WHAT YOU WILL DO
Copy the records below word for word. Stop after the line that contains "localparam logic [7:0] SCIR_OFS_SN_BY1".

DATA UNDER STUDY
<file path="src/core/scir_pkg.sv">
// Package for the strap capture and serial number readback registers
package scir_pkg;

    // Register offsets (byte-wide registers on the serial register port)
    localparam logic [7:0] SCIR_OFS_SN_BY1 = 8'h06;
    localparam logic [7:0] SCIR_OFS_SN_BY0 = 8'h07;
    localparam logic [7:0] SCIR_OFS_SOFT_RB = 8'h08;
    localparam logic [7:0] SCIR_OFS_HARD_RB = 8'h09;

    // Field positions
    localparam int SCIR_SEL_BIT = 7;
    localparam int SCIR_SOFT_LSB = 4;
    localparam int SCIR_HARD_LSB = 2;

    // Reset values
    localparam logic [7:0] SCIR_RB_RST = 8'h00;
    localparam logic [15:0] SCIR_SN_RST = 16'h0000;

    // Three-level pin states as sampled by the pad detector
    typedef enum logic [1:0]
    {
        SCIR_LVL_LOW = 2'b00,
        SCIR_LVL_FLOAT = 2'b01,
        SCIR_LVL_HIGH = 2'b10
    } scir_level_t;

    // Soft-mode code values
    localparam logic [2:0] SCIR_CODE_LL = 3'h0;
    localparam logic [2:0] SCIR_CODE_LF = 3'h1;
    localparam logic [2:0] SCIR_CODE_LH = 3'h2;
    localparam logic [2:0] SCIR_CODE_HL = 3'h3;
    localparam logic [2:0] SCIR_CODE_HF = 3'h4;
    localparam logic [2:0] SCIR_CODE_HH = 3'h5;

    // Strap pins as presented by the pads
    typedef struct packed
    {
        logic strap_select_pin;
        scir_level_t gpio3_level;
        scir_level_t gpio2_level;
        logic [5:0] gpio_binary;
    } scir_straps_t;

    // Register read and write request
    typedef struct packed
    {
        logic rd_en;
        logic wr_en;
        logic [7:0] addr;
        logic [7:0] wdata;
    } scir_req_t;

endpackage : scir_pkg

</file>
<file path="src/core/scir_regs.sv">
// Strap capture and per-device serial number readback register group
// Notes on behaviour
// - Straps are captured when reset releases and held until next reset.
// - Soft readback bit 7 holds captured strap select; 1 is hard mode.
// - Soft mode: bits 6:4 encode GPIO3/GPIO2 three-level pair as codes 0 to 5.
// - In hard mode the soft three-level field reads zero.
// - Hard mode: hard readback bits 7:2 equal captured GPIO5:0 pattern.
// - In soft mode the hard six-bit field reads zero.
// - A read-only byte returns serial number bits 15:8 from non-volatile memory.
// - A read-only byte returns serial number bits 7:0 from non-volatile memory.
// - Serial bytes are always loaded from non-volatile memory, never user writable.
`timescale 1ns/1ps

module scir_regs
#(
    // Serial number bits held here; two readback bytes carry all of them
    parameter int SERIAL_W = 16,
    // Binary strap pins captured in hard mode
    parameter int HARD_W = 6,
    // Width of the soft-mode three-level code
    parameter int SOFT_W = 3
)
(
    // Clock and reset
    input wire logic ref_clk,
    input wire logic nrst,
    // Strap pins
    input wire scir_pkg::scir_straps_t straps,
    // Non-volatile memory load of serial number
    input wire logic nvm_load_valid,
    input wire logic [15:0] nvm_serial,
    // Serial register port
    input wire scir_pkg::scir_req_t req,
    output logic [7:0] rd_data,
    output logic rd_valid,
    // Captured strap select for the rest of the device
    output logic strap_select_captured
);
    import scir_pkg::*;

    // Timing of this group, for whoever wires it in:
    // an edge that sees nrst low arms the capture and clears every register;
    // the first edge that sees nrst high takes the strap pins, and only that one;
    // a read taken at that same edge still answers with the reset values,
    // so a host should wait one more cycle before reading the readback bytes;
    // every read taken on an edge is answered at the next edge, for one cycle;
    // the serial number reads zero until the memory has handed it over;
    // writes are accepted on the port but decoded nowhere, so they change nothing;
    // pins may move freely after capture without disturbing what reads back.

    // Refused sizes: ports and byte map are fixed, so other widths cannot be served
    // Serial number must fill exactly two readback bytes
    if (SERIAL_W != 16)
    begin : g_bad_serial_w
        $error("scir_regs: SERIAL_W must be 16");
    end
    // Hard field must fill bits 7:2 of its readback byte
    if (HARD_W != 6)
    begin : g_bad_hard_w
        $error("scir_regs: HARD_W must be 6");
    end
    // Soft code must fill bits 6:4 of its readback byte
    if (SOFT_W != 3)
    begin : g_bad_soft_w
        $error("scir_regs: SOFT_W must be 3");
    end

    // Capture sequencer states: armed by reset, held after the single capture
    typedef enum logic [0:0]
    {
        SCIR_CAP_ARMED = 1'b0,
        SCIR_CAP_HELD = 1'b1
    } scir_cap_state_t;

    // Three-level pair to code; a floating GPIO3 counts as low, a free choice
    function automatic logic [2:0] soft_code(input scir_level_t g3, input scir_level_t g2);
        logic [2:0] base;
        logic [2:0] code;
        base = (g3 == SCIR_LVL_HIGH) ? SCIR_CODE_HL : SCIR_CODE_LL;
        case (g2)
            SCIR_LVL_LOW: code = base;
            SCIR_LVL_FLOAT: code = base + 3'h1;
            SCIR_LVL_HIGH: code = base + 3'h2;
            default: code = base;
        endcase
        return code;
    endfunction : soft_code

    // Address decode for the host port; unmapped offsets read as zero
    function automatic logic [7:0] read_lookup(
        input logic [7:0] addr,
        input logic [7:0] sn_hi,
        input logic [7:0] sn_lo,
        input logic [7:0] soft_rb,
        input logic [7:0] hard_rb
    );
        logic [7:0] data;
        case (addr)
            SCIR_OFS_SN_BY1: data = sn_hi;
            SCIR_OFS_SN_BY0: data = sn_lo;
            SCIR_OFS_SOFT_RB: data = soft_rb;
            SCIR_OFS_HARD_RB: data = hard_rb;
            default: data = 8'h00;
        endcase
        return data;
    endfunction : read_lookup

    // Strap pins by name
    logic pin_select;
    scir_level_t pin_gpio3;
    scir_level_t pin_gpio2;
    logic [5:0] pin_binary;
    assign pin_select = straps.strap_select_pin;
    assign pin_gpio3 = straps.gpio3_level;
    assign pin_gpio2 = straps.gpio2_level;
    assign pin_binary = straps.gpio_binary;

    // Capture state
    scir_cap_state_t cap_state_r;
    scir_cap_state_t cap_state_nxt;
    logic sel_r;
    logic sel_nxt;
    logic [SOFT_W-1:0] soft_strap_code_r;
    logic [SOFT_W-1:0] soft_strap_code_nxt;
    logic [HARD_W-1:0] hard_strap_pattern_r;
    logic [HARD_W-1:0] hard_strap_pattern_nxt;

    // Pin levels already gated by the strap select, ready to be captured
    logic [SOFT_W-1:0] soft_gated;
    logic [HARD_W-1:0] hard_gated;

    // Next value of the outward select copy
    logic strap_select_captured_nxt;

    // Serial number state
    logic [SERIAL_W-1:0] serial_r;
    logic [SERIAL_W-1:0] serial_nxt;
    logic [7:0] serial_byte [SERIAL_W/8];

    // Read path
    logic [7:0] soft_rb_byte;
    logic [7:0] hard_rb_byte;
    logic [7:0] rd_data_nxt;
    logic rd_valid_nxt;

    // Soft code is forced to zero in hard mode so a stale pair cannot leak out
    assign soft_gated = pin_select ? SCIR_CODE_LL :
        soft_code(pin_gpio3, pin_gpio2);

    // One gate per binary strap pin; soft mode forces the whole field to zero
    for (genvar b = 0; b < HARD_W; b++)
    begin : g_hard_bit
        assign hard_gated[b] = pin_select & pin_binary[b];
    end

    // Next capture state: take the gated pins once, on the first edge out of reset
    always_comb
    begin
        cap_state_nxt = cap_state_r;
        sel_nxt = sel_r;
        soft_strap_code_nxt = soft_strap_code_r;
        hard_strap_pattern_nxt = hard_strap_pattern_r;
        case (cap_state_r)
            SCIR_CAP_ARMED:
            begin
                sel_nxt = pin_select;
                soft_strap_code_nxt = soft_gated;
                hard_strap_pattern_nxt = hard_gated;
                cap_state_nxt = SCIR_CAP_HELD;
            end
            SCIR_CAP_HELD:
            begin
                // Pins may move freely now; nothing follows them until the next reset
                cap_state_nxt = SCIR_CAP_HELD;
            end
            default:
            begin
                cap_state_nxt = SCIR_CAP_HELD;
            end
        endcase
    end

    // Capture registers; the reset branch loads constants only
    always_ff @(posedge ref_clk)
    begin
        if (!nrst)
        begin
            cap_state_r <= SCIR_CAP_ARMED;
            sel_r <= SCIR_RB_RST[SCIR_SEL_BIT];
            soft_strap_code_r <= SCIR_RB_RST[SCIR_SOFT_LSB +: SOFT_W];
            hard_strap_pattern_r <= SCIR_RB_RST[SCIR_HARD_LSB +: HARD_W];
        end
        else
        begin
            cap_state_r <= cap_state_nxt;
            sel_r <= sel_nxt;
            soft_strap_code_r <= soft_strap_code_nxt;
            hard_strap_pattern_r <= hard_strap_pattern_nxt;
        end
    end

    // Outward copy of the captured select; its own flop keeps the port glitch free
    always_comb
    begin
        strap_select_captured_nxt = strap_select_captured;
        if (cap_state_r == SCIR_CAP_ARMED)
        begin
            strap_select_captured_nxt = pin_select;
        end
    end

    // Outward select register
    always_ff @(posedge ref_clk)
    begin
        if (!nrst)
        begin
            strap_select_captured <= SCIR_RB_RST[SCIR_SEL_BIT];
        end
        else
        begin
            strap_select_captured <= strap_select_captured_nxt;
        end
    end

    // Serial number only ever comes from the memory load; the host has no path in
    always_comb
    begin
        serial_nxt = serial_r;
        if (nvm_load_valid)
        begin
            serial_nxt = nvm_serial;
        end
    end

    // Serial register; reads before the load see zero, which users must allow for
    always_ff @(posedge ref_clk)
    begin
        if (!nrst)
        begin
            serial_r <= SCIR_SN_RST;
        end
        else
        begin
            serial_r <= serial_nxt;
        end
    end

    // Serial number split into readback bytes, byte 1 the most significant
    for (genvar k = 0; k < SERIAL_W / 8; k++)
    begin : g_serial_byte
        assign serial_byte[k] = serial_r[8 * k +: 8];
    end

    // Readback bytes with reserved positions tied to zero
    assign soft_rb_byte = {sel_r, soft_strap_code_r, 4'h0};
    assign hard_rb_byte = {hard_strap_pattern_r, 2'h0};

    // Read data; writes are never decoded, so wr_en and wdata reach no register
    always_comb
    begin
        rd_data_nxt = 8'h00;
        if (req.rd_en)
        begin
            rd_data_nxt = read_lookup(req.addr, serial_byte[1], serial_byte[0], soft_rb_byte,
                hard_rb_byte);
        end
    end

    // Read data register; zero whenever no read was taken
    always_ff @(posedge ref_clk)
    begin
        if (!nrst)
        begin
            rd_data <= 8'h00;
        end
        else
        begin
            rd_data <= rd_data_nxt;
        end
    end

    // Answer strobe; every read is answered, mapped or not, one cycle later
    always_comb
    begin
        rd_valid_nxt = 1'b0;
        if (req.rd_en)
        begin
            rd_valid_nxt = 1'b1;
        end
    end

    // Answer strobe register; it stands for exactly one cycle per read
    always_ff @(posedge ref_clk)
    begin
        if (!nrst)
        begin
            rd_valid <= 1'b0;
        end
        else
        begin
            rd_valid <= rd_valid_nxt;
        end
    end

endmodule : scir_regs

</file>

RESULT
<file path="src/core/scir_pkg.sv">
// Package for the strap capture and serial number readback registers
package scir_pkg;

    // Register offsets (byte-wide registers on the serial register port)
    localparam logic [7:0] SCIR_OFS_SN_BY1 = 8'h06;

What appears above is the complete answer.